- _EXTRACTED MATERIAL_:

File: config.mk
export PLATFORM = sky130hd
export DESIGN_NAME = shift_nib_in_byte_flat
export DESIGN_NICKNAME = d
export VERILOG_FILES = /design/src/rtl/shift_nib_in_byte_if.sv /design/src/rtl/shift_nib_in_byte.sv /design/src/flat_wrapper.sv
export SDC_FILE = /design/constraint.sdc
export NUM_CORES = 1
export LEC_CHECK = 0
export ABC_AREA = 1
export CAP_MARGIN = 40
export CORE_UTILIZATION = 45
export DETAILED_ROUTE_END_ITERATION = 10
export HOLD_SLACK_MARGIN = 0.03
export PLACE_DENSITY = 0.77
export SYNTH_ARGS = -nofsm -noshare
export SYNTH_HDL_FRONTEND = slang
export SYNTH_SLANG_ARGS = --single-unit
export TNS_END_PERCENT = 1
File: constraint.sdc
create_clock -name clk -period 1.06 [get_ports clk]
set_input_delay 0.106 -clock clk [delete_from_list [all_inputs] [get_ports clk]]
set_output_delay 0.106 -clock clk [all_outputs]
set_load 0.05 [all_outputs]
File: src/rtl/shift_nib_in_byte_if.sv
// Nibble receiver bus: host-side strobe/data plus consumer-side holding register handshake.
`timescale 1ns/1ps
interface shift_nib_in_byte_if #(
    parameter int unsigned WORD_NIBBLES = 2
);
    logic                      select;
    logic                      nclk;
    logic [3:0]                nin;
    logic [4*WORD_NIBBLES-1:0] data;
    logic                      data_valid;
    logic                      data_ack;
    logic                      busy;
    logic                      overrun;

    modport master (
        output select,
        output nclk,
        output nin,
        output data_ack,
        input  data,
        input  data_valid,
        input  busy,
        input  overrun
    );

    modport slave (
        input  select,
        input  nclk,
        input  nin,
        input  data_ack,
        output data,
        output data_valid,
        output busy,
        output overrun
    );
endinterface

...

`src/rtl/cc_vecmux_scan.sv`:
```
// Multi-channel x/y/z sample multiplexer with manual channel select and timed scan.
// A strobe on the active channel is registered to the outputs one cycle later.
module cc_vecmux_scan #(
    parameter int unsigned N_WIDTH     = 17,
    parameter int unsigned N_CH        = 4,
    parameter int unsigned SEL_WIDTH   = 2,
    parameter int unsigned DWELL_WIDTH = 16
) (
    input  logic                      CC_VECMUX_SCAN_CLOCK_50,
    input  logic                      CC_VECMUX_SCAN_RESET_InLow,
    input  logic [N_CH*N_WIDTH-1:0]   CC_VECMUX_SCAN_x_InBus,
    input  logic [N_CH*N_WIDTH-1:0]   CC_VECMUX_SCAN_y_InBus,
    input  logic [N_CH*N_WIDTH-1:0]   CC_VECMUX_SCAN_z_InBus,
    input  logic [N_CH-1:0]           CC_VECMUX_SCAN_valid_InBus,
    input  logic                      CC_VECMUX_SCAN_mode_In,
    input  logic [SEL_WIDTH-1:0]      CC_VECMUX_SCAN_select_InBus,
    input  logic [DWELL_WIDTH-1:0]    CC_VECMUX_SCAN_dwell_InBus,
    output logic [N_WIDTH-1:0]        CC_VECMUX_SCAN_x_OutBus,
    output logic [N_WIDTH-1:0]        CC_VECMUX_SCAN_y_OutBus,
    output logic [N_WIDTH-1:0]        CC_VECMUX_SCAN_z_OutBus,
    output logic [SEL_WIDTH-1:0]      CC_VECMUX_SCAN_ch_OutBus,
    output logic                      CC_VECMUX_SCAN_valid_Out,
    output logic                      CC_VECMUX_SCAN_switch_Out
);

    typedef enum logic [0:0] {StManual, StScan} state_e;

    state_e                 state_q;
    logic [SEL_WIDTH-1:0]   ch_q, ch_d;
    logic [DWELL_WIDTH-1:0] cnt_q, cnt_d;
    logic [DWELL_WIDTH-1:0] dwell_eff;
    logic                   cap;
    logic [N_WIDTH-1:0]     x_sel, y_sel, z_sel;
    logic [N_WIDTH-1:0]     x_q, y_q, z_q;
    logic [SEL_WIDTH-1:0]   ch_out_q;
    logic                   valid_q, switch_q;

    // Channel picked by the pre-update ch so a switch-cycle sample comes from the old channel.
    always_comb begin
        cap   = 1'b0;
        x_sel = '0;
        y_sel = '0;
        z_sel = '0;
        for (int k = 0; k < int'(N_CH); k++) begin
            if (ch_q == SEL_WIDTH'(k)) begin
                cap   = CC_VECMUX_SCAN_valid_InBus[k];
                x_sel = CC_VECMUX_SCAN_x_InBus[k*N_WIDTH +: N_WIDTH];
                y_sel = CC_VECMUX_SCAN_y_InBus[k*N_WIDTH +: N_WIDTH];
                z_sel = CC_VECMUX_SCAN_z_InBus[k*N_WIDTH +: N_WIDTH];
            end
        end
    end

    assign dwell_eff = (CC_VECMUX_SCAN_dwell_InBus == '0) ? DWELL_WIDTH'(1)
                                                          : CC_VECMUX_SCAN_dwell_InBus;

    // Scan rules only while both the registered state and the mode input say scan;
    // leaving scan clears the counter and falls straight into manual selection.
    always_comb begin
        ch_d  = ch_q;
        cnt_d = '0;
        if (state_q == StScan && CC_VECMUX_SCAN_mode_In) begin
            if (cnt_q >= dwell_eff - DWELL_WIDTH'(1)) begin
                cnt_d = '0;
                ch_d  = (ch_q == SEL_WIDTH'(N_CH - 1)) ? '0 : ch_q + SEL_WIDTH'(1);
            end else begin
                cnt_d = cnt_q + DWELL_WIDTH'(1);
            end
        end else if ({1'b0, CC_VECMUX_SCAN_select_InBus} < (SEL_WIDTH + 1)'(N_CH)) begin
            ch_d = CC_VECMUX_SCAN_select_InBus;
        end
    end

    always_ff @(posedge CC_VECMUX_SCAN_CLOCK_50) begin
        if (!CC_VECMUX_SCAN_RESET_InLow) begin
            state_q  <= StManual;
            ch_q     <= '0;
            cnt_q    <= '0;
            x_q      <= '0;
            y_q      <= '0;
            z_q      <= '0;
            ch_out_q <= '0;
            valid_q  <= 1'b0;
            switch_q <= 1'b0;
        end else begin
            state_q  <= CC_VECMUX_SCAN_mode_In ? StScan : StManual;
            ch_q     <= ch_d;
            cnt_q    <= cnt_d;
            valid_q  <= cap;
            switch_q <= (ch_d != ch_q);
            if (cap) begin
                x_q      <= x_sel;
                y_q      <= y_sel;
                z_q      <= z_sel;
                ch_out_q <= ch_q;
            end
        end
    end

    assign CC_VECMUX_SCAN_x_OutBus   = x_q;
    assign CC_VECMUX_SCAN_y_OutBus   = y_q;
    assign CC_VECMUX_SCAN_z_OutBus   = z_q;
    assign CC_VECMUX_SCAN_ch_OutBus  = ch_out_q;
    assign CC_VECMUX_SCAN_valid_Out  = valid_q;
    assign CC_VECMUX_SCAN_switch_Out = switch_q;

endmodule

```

--

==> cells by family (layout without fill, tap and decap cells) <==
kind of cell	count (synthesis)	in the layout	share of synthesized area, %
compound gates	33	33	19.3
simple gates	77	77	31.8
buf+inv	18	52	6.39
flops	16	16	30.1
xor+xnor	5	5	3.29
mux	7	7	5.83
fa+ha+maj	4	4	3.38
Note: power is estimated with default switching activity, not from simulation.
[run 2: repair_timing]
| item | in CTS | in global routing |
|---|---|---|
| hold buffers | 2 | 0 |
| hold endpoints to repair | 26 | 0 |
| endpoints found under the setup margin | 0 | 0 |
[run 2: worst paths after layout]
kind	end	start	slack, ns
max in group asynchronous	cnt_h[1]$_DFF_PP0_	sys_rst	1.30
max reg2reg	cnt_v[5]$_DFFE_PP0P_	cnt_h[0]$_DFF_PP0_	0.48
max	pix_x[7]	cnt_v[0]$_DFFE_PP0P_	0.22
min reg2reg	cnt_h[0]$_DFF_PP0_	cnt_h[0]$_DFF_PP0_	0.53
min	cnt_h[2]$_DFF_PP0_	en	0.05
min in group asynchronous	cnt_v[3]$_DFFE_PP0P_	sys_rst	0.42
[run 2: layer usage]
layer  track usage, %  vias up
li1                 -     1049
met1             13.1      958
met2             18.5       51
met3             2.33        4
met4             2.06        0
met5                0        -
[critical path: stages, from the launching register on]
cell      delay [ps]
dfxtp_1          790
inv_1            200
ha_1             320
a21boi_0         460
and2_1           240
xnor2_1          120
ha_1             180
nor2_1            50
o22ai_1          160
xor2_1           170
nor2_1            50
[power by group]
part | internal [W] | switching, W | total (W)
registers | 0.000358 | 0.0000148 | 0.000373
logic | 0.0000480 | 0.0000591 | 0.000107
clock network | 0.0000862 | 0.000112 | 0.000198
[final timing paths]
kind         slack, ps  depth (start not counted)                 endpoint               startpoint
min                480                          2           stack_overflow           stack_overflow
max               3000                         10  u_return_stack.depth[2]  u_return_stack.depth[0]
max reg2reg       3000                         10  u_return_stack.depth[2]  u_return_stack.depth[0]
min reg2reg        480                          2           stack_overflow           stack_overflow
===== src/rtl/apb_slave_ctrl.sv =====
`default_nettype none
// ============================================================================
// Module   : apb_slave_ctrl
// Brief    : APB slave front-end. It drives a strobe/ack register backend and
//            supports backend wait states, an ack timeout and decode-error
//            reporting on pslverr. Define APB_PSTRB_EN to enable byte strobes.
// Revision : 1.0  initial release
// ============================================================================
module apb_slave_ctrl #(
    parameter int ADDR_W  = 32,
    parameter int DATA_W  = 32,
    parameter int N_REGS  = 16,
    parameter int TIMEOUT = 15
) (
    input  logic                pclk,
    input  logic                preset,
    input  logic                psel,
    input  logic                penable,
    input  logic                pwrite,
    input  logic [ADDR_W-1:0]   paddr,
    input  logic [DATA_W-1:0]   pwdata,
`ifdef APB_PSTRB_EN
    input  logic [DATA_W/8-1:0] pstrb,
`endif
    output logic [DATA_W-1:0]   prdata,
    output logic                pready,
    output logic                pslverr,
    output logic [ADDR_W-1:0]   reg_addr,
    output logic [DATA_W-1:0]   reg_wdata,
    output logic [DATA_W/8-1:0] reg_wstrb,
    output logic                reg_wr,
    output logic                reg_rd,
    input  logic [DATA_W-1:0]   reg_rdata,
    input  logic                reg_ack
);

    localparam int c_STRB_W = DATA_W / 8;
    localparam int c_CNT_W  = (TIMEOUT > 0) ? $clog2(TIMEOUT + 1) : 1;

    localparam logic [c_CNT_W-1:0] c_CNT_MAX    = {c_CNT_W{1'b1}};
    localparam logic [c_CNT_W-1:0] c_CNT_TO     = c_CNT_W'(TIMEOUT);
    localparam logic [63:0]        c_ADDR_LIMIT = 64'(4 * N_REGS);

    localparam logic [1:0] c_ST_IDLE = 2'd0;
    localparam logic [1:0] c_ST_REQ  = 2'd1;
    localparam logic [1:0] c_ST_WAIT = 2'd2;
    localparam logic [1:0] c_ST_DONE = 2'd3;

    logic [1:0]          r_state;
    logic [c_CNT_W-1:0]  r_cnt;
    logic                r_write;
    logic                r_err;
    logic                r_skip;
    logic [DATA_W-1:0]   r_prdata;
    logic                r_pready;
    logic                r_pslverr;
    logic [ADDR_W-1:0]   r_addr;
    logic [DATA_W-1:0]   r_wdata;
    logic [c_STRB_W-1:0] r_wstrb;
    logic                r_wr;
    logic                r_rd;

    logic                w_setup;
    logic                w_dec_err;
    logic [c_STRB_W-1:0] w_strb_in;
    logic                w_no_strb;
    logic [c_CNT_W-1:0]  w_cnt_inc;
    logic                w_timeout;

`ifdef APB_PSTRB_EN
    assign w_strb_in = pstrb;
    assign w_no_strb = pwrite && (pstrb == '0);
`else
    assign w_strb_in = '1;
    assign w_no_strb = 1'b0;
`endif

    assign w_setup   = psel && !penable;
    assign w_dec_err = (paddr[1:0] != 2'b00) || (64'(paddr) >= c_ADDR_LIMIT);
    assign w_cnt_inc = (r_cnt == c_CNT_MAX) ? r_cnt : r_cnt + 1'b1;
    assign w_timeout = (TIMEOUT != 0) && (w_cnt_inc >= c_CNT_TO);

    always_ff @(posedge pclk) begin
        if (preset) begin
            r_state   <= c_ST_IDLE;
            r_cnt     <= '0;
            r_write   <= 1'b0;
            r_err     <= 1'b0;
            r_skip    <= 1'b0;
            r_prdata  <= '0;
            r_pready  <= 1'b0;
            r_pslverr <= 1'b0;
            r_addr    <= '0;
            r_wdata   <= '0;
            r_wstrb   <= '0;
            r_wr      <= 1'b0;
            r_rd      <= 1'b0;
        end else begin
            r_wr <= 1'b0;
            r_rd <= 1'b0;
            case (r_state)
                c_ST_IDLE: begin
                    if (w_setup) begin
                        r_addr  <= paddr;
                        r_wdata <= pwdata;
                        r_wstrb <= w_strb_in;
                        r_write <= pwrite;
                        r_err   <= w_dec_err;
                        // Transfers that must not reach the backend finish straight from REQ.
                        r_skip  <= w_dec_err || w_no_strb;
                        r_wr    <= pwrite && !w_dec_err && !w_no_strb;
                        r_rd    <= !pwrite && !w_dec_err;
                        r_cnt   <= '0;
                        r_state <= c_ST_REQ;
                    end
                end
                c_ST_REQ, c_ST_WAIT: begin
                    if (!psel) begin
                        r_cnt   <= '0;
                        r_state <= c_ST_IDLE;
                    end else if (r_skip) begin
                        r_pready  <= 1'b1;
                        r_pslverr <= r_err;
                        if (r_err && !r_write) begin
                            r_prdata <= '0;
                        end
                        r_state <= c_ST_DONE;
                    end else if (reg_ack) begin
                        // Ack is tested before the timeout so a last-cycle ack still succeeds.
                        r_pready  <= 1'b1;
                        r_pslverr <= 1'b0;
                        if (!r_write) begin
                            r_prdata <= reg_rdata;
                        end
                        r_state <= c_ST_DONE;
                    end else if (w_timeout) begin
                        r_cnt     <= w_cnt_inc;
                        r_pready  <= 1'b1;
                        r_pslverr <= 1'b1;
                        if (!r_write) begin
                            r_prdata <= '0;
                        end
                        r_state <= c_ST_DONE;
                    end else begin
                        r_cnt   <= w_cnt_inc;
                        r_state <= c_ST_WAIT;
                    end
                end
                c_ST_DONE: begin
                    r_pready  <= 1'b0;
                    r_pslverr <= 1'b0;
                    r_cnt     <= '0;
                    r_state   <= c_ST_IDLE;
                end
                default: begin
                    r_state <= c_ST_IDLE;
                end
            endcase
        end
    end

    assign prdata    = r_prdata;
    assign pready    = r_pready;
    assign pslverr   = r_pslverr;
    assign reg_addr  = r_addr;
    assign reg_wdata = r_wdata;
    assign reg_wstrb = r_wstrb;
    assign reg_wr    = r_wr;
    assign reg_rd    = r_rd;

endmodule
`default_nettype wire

- _WHAT THE TASK REQUIRES_:
Search the lines above for the string "group", then show every one that has it.

- _REPLY_:
max in group asynchronous	cnt_h[1]$_DFF_PP0_	sys_rst	1.30
min in group asynchronous	cnt_v[3]$_DFFE_PP0P_	sys_rst	0.42
[power by group]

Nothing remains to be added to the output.